[Stored data entries]

================================

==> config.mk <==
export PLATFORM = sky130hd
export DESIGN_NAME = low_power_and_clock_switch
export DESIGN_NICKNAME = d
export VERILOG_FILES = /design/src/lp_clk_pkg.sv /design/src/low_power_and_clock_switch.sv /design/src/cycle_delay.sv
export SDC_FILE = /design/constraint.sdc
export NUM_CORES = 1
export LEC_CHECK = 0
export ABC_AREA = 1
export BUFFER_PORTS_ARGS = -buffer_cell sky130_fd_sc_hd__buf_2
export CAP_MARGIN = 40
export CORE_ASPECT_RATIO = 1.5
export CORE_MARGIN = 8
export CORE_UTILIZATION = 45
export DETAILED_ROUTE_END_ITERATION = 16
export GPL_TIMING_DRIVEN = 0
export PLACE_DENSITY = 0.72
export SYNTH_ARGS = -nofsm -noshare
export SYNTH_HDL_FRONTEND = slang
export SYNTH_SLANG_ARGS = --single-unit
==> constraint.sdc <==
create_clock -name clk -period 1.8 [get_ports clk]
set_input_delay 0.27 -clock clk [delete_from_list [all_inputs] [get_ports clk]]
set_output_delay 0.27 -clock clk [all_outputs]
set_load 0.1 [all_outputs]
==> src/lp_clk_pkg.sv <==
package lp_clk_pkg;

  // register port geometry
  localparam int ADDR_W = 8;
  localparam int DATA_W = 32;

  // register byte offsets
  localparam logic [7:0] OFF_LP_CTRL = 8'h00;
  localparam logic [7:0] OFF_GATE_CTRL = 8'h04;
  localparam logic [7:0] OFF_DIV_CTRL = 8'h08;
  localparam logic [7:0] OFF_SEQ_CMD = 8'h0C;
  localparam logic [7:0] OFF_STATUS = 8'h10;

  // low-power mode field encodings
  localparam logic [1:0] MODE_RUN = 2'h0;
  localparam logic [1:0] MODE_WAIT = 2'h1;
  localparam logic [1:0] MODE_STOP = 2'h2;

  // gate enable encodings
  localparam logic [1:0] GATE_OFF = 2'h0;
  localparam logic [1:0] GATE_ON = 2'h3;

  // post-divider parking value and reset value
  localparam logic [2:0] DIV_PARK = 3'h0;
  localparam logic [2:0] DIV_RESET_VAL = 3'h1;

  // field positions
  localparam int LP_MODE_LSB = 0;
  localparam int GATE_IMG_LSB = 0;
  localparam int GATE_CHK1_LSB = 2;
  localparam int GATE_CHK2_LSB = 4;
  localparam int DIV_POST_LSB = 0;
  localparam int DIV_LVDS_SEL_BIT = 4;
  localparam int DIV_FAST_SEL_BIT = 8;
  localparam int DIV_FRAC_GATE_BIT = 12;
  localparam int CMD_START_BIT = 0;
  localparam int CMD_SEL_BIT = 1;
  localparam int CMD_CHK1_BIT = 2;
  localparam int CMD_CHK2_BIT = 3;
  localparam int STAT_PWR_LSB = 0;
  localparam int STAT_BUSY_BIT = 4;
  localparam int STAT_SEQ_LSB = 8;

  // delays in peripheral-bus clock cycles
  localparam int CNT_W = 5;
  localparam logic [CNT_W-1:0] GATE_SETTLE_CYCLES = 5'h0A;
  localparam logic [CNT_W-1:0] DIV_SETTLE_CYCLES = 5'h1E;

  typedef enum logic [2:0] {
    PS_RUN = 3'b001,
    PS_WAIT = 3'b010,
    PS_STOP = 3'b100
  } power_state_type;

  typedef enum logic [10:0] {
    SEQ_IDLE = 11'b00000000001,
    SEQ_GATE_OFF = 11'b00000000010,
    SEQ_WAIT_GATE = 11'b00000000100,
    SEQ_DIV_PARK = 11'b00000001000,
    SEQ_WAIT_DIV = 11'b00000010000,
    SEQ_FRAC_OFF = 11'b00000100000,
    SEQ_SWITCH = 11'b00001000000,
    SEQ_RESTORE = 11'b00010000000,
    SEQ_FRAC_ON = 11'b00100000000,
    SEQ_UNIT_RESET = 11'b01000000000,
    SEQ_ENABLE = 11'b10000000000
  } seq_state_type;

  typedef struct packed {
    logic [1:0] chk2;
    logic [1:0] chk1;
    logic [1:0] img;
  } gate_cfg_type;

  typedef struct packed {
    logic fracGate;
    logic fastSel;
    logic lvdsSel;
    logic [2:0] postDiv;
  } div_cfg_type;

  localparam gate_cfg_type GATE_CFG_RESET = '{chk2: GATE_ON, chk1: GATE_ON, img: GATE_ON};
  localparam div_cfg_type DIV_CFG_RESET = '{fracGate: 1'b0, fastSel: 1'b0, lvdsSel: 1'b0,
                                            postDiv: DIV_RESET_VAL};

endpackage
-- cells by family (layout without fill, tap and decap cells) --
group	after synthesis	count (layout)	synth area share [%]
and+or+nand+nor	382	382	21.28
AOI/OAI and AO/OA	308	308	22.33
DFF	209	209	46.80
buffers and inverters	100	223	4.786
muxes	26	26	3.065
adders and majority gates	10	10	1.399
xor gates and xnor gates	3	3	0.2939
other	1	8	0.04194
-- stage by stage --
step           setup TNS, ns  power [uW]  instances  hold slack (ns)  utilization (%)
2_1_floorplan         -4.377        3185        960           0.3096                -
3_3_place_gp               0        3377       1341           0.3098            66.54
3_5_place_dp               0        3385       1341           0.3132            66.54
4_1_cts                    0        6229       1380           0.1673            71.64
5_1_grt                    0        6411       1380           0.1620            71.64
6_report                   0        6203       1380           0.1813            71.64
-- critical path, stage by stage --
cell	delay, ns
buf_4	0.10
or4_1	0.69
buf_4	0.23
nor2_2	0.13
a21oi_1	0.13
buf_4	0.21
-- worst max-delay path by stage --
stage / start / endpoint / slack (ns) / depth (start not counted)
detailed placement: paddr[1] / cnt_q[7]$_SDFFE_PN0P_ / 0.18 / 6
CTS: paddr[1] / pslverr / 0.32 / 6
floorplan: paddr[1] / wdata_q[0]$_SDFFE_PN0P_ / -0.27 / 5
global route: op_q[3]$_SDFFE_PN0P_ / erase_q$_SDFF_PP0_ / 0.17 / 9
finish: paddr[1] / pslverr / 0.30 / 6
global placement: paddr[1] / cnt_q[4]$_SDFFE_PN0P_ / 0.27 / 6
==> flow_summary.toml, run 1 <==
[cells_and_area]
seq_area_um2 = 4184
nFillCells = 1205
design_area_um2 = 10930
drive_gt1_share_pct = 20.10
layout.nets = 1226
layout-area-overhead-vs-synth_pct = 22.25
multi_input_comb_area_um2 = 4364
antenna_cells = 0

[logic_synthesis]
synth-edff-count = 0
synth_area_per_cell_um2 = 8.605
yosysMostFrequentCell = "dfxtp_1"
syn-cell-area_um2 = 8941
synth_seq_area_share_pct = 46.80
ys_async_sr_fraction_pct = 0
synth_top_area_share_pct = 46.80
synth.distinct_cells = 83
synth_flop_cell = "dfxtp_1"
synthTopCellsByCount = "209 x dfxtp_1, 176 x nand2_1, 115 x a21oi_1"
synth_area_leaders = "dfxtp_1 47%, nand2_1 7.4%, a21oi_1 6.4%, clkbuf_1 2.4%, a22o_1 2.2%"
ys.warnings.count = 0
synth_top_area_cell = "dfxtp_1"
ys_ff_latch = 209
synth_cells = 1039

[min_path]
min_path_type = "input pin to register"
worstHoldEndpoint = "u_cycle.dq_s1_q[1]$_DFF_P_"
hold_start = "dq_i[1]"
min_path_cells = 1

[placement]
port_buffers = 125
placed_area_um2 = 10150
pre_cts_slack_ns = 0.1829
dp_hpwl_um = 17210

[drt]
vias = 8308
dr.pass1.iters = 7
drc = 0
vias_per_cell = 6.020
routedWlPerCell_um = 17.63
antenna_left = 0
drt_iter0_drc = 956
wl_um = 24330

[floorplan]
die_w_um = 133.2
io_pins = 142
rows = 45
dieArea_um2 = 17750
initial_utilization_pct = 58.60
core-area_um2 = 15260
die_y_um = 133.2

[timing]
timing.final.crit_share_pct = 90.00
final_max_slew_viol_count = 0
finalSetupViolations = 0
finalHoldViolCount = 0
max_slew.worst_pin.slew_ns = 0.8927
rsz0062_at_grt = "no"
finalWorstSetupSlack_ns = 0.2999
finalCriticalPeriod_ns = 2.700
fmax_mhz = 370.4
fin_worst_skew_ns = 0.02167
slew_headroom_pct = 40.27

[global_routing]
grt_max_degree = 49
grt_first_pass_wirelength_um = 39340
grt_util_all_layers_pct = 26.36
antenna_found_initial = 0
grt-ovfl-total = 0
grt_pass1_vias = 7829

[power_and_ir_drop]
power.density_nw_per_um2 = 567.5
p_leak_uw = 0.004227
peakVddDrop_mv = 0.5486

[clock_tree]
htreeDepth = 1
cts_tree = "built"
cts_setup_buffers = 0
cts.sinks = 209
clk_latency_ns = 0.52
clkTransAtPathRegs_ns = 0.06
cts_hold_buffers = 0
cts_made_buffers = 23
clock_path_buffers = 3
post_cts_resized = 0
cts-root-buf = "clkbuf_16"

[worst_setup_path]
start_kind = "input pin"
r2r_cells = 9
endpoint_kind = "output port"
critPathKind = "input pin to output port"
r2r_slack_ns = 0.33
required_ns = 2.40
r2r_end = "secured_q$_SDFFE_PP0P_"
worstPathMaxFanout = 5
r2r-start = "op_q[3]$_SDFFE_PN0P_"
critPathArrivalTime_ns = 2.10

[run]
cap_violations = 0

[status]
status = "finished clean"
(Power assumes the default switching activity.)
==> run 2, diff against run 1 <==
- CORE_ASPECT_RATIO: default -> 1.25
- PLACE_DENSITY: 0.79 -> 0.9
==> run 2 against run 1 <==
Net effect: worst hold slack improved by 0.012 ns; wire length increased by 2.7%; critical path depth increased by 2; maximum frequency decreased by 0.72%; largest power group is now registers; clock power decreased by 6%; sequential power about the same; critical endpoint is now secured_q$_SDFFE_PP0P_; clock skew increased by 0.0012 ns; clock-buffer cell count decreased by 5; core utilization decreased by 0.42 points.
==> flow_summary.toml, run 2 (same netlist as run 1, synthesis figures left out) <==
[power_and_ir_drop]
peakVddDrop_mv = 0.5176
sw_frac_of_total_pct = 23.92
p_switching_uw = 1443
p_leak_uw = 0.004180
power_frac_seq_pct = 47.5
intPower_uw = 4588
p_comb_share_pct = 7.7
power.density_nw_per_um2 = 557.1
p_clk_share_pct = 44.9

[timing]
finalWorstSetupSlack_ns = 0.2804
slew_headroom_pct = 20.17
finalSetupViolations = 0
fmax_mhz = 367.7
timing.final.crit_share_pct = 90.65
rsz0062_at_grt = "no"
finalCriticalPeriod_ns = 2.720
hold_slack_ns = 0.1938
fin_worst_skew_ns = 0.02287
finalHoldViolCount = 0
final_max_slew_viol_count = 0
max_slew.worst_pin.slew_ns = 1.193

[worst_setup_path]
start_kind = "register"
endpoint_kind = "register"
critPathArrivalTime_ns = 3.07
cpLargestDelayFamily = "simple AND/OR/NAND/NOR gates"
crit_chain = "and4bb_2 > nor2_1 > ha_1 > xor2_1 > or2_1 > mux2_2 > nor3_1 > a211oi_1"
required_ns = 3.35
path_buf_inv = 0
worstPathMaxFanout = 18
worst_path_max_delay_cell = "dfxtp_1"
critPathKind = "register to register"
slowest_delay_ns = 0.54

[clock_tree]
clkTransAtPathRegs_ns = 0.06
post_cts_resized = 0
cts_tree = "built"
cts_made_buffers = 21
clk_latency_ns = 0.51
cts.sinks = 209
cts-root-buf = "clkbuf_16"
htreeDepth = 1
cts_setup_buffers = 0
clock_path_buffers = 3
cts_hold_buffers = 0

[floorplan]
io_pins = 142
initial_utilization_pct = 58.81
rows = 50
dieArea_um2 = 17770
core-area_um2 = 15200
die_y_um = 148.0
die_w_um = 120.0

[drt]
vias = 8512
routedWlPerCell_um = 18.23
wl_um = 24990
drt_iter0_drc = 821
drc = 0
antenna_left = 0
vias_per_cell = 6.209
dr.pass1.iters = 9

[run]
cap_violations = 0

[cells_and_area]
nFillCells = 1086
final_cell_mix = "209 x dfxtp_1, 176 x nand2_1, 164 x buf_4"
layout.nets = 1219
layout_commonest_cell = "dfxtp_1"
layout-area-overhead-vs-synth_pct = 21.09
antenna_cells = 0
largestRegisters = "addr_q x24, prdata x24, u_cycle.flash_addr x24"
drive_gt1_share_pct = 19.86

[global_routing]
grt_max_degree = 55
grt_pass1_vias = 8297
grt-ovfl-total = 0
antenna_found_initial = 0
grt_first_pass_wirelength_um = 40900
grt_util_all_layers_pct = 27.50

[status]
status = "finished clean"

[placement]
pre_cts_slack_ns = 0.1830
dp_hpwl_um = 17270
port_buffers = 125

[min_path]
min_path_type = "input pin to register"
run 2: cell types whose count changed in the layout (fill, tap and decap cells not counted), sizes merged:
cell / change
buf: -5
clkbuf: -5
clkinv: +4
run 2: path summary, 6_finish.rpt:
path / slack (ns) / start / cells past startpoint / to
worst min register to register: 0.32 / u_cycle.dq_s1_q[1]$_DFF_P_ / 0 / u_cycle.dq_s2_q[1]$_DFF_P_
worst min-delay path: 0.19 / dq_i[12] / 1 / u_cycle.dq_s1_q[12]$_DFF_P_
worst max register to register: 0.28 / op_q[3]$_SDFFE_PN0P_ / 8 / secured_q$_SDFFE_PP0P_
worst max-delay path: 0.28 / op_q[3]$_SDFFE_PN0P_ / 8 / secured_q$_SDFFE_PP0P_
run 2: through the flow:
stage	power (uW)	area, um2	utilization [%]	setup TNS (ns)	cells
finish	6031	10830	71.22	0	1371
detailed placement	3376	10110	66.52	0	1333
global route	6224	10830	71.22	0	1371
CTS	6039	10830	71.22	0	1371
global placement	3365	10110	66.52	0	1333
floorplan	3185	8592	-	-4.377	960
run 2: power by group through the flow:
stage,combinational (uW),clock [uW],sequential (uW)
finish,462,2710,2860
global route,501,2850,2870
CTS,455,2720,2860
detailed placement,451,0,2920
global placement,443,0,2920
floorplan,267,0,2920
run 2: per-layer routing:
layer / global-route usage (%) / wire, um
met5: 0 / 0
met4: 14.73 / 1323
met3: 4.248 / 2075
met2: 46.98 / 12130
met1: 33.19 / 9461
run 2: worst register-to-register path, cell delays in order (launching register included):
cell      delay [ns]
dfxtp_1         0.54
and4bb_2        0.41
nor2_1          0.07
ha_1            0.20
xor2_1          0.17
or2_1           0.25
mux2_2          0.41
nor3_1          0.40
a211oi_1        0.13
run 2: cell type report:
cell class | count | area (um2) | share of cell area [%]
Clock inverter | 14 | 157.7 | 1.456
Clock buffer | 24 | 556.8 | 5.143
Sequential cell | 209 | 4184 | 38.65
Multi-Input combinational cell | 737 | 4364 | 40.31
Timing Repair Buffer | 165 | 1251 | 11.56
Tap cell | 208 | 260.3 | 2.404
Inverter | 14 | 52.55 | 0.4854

================================

[Exercise aim] Look above for the line with "adders and majority" and the line with "CTS: paddr[1] / pslverr / 0.32 / 6". Retype those two lines and every line between them exactly, adding nothing.

[Output below]
adders and majority gates	10	10	1.399
xor gates and xnor gates	3	3	0.2939
other	1	8	0.04194
-- stage by stage --
step           setup TNS, ns  power [uW]  instances  hold slack (ns)  utilization (%)
2_1_floorplan         -4.377        3185        960           0.3096                -
3_3_place_gp               0        3377       1341           0.3098            66.54
3_5_place_dp               0        3385       1341           0.3132            66.54
4_1_cts                    0        6229       1380           0.1673            71.64
5_1_grt                    0        6411       1380           0.1620            71.64
6_report                   0        6203       1380           0.1813            71.64
-- critical path, stage by stage --
cell	delay, ns
buf_4	0.10
or4_1	0.69
buf_4	0.23
nor2_2	0.13
a21oi_1	0.13
buf_4	0.21
-- worst max-delay path by stage --
stage / start / endpoint / slack (ns) / depth (start not counted)
detailed placement: paddr[1] / cnt_q[7]$_SDFFE_PN0P_ / 0.18 / 6
CTS: paddr[1] / pslverr / 0.32 / 6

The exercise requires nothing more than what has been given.